[Stored data]
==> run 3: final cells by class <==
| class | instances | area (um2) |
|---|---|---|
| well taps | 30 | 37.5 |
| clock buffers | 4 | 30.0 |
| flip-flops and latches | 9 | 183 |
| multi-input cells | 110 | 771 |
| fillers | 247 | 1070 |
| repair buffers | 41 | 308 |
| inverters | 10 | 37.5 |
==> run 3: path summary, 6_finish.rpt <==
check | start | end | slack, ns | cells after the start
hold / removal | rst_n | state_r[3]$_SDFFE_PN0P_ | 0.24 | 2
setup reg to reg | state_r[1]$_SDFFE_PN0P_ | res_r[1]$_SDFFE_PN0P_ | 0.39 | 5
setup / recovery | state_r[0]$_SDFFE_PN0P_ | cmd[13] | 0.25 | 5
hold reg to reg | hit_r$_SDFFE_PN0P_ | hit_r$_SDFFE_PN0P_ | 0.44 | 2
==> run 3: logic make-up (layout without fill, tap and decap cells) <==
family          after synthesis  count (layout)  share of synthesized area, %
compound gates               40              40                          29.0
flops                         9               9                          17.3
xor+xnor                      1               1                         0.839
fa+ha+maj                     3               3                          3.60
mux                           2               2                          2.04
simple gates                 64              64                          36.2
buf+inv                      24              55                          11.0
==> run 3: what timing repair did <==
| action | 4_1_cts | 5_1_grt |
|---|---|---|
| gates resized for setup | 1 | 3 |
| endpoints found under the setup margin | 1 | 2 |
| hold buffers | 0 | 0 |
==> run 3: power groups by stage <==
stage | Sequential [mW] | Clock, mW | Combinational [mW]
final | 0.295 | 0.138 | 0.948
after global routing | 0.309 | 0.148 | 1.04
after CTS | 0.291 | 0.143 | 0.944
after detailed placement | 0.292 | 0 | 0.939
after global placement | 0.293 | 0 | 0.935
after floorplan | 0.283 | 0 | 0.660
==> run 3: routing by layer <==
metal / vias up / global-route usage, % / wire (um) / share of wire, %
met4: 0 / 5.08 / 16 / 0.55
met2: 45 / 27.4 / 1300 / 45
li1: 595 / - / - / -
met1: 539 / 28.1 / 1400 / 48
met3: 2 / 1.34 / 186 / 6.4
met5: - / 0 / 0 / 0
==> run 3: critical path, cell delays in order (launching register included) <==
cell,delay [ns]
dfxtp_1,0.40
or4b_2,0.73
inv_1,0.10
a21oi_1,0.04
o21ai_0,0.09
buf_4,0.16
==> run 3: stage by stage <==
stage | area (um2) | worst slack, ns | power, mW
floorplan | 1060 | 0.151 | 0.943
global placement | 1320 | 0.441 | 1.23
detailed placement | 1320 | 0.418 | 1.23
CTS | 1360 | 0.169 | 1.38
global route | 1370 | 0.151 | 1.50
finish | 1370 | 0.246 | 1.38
[config.mk]
export PLATFORM = sky130hd
export DESIGN_NAME = pox_ctrl
export DESIGN_NICKNAME = d
export VERILOG_FILES = /design/src/hdl/pox_pkg.sv /design/src/hdl/pox_ctrl.sv
export SDC_FILE = /design/constraint.sdc
export NUM_CORES = 1
export LEC_CHECK = 0
export ABC_AREA = 1
export BUFFER_PORTS_ARGS = -buffer_cell sky130_fd_sc_hd__buf_2
export CORE_AREA = 5 5 42 44
export CTS_CLUSTER_SIZE = 8
export DETAILED_ROUTE_END_ITERATION = 10
export DIE_AREA = 0 0 47 49
export GPL_ROUTABILITY_DRIVEN = 0
export PLACE_DENSITY = 0.62
export RECOVER_POWER = 50
export SLEW_MARGIN = 20
export SYNTH_ARGS = -nofsm -noshare
export SYNTH_HDL_FRONTEND = slang
export SYNTH_SLANG_ARGS = --single-unit
[constraint.sdc]
create_clock -name clk -period 2.3 [get_ports clk]
set_input_delay 0.115 -clock clk [delete_from_list [all_inputs] [get_ports clk]]
set_output_delay 0.115 -clock clk [all_outputs]
set_load 0.05 [all_outputs]
[src/hdl/pox_pkg.sv]
// ----------------------------------------------------------------------------
// pox_pkg
// shared types, register codes and constants of the pulse oximeter block
// ----------------------------------------------------------------------------
package pox_pkg;

  localparam int SAMPLE_W = 24;
  localparam int GAP_W    = 20;
  localparam int RATE_W   = 16;
  localparam int PCT_W    = 7;
  localparam int CFG_W    = 24;
  localparam int CFG_IDX_W = 2;
  localparam int MARGIN_W = 10;
  localparam int CAL_W    = 8;
  localparam int SINCE_W  = 32;

  // shared divider sizing
  localparam int DIV_W = 58;
  localparam int QUO_W = 26;
  localparam int KW    = 5;

  localparam logic [KW-1:0] BPM_K = 5'd26;
  localparam logic [KW-1:0] SPO_K = 5'd7;

  localparam logic [31:0] BPM_NUMER = 32'd120000000;
  localparam logic [RATE_W-1:0] RATE_MAX = 16'hFFFF;
  localparam logic [PCT_W-1:0]  PCT_MAX  = 7'd100;

  localparam logic [CFG_IDX_W-1:0] CFG_MIN_GAP = 2'd0;
  localparam logic [CFG_IDX_W-1:0] CFG_MARGIN  = 2'd1;
  localparam logic [CFG_IDX_W-1:0] CFG_OFFSET  = 2'd2;
  localparam logic [CFG_IDX_W-1:0] CFG_SLOPE   = 2'd3;

  localparam logic [23:0]         MIN_GAP_RST = 24'd100000;
  localparam logic [MARGIN_W-1:0] MARGIN_RST  = 10'd10;
  localparam logic [CAL_W-1:0]    OFFSET_RST  = 8'd110;
  localparam logic [CAL_W-1:0]    SLOPE_RST   = 8'd25;

  typedef struct packed {
    logic [SAMPLE_W-1:0] ir_sample;
    logic [SAMPLE_W-1:0] red_sample;
    logic [GAP_W-1:0]    gap_us;
  } pox_in_t;

  typedef struct packed {
    logic [RATE_W-1:0] heart_rate;
    logic [PCT_W-1:0]  oxygen_pct;
    logic              beat_taken;
  } pox_out_t;

  typedef enum logic [2:0] {
    OP_IRDC, OP_REDDC, OP_IRAC, OP_REDAC, OP_BPM, OP_SPO
  } div_op_t;

  typedef enum logic [3:0] {
    ST_IDLE, ST_READ, ST_UPDATE, ST_PREP, ST_EVAL,
    ST_DIV_IRDC, ST_DIV_REDDC, ST_DIV_IRAC, ST_DIV_REDAC, ST_DIV_BPM,
    ST_MUL1, ST_MUL2, ST_SUB, ST_DIV_SPO, ST_DONE
  } state_t;

  typedef struct packed {
    logic    load;
    logic    rd;
    logic    upd;
    logic    prep;
    logic    eval;
    logic    recip;
    logic    div_start;
    logic    capture;
    div_op_t op;
    logic    mul1;
    logic    mul2;
    logic    sub;
    logic    out_load;
  } cmd_t;

  typedef struct packed {
    logic div_done;
    logic beat_go;
    logic spo_skip;
    logic out_free;
  } stat_t;

endpackage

WORK REQUEST – Above are the records; from them, give again exactly the lines from the one containing "met1: 539 / 28.1 / 1400 / 48" through the one containing "floorplan | 1060 | 0.151 | 0.943", both included.

TASK ANSWER –
met1: 539 / 28.1 / 1400 / 48
met3: 2 / 1.34 / 186 / 6.4
met5: - / 0 / 0 / 0
==> run 3: critical path, cell delays in order (launching register included) <==
cell,delay [ns]
dfxtp_1,0.40
or4b_2,0.73
inv_1,0.10
a21oi_1,0.04
o21ai_0,0.09
buf_4,0.16
==> run 3: stage by stage <==
stage | area (um2) | worst slack, ns | power, mW
floorplan | 1060 | 0.151 | 0.943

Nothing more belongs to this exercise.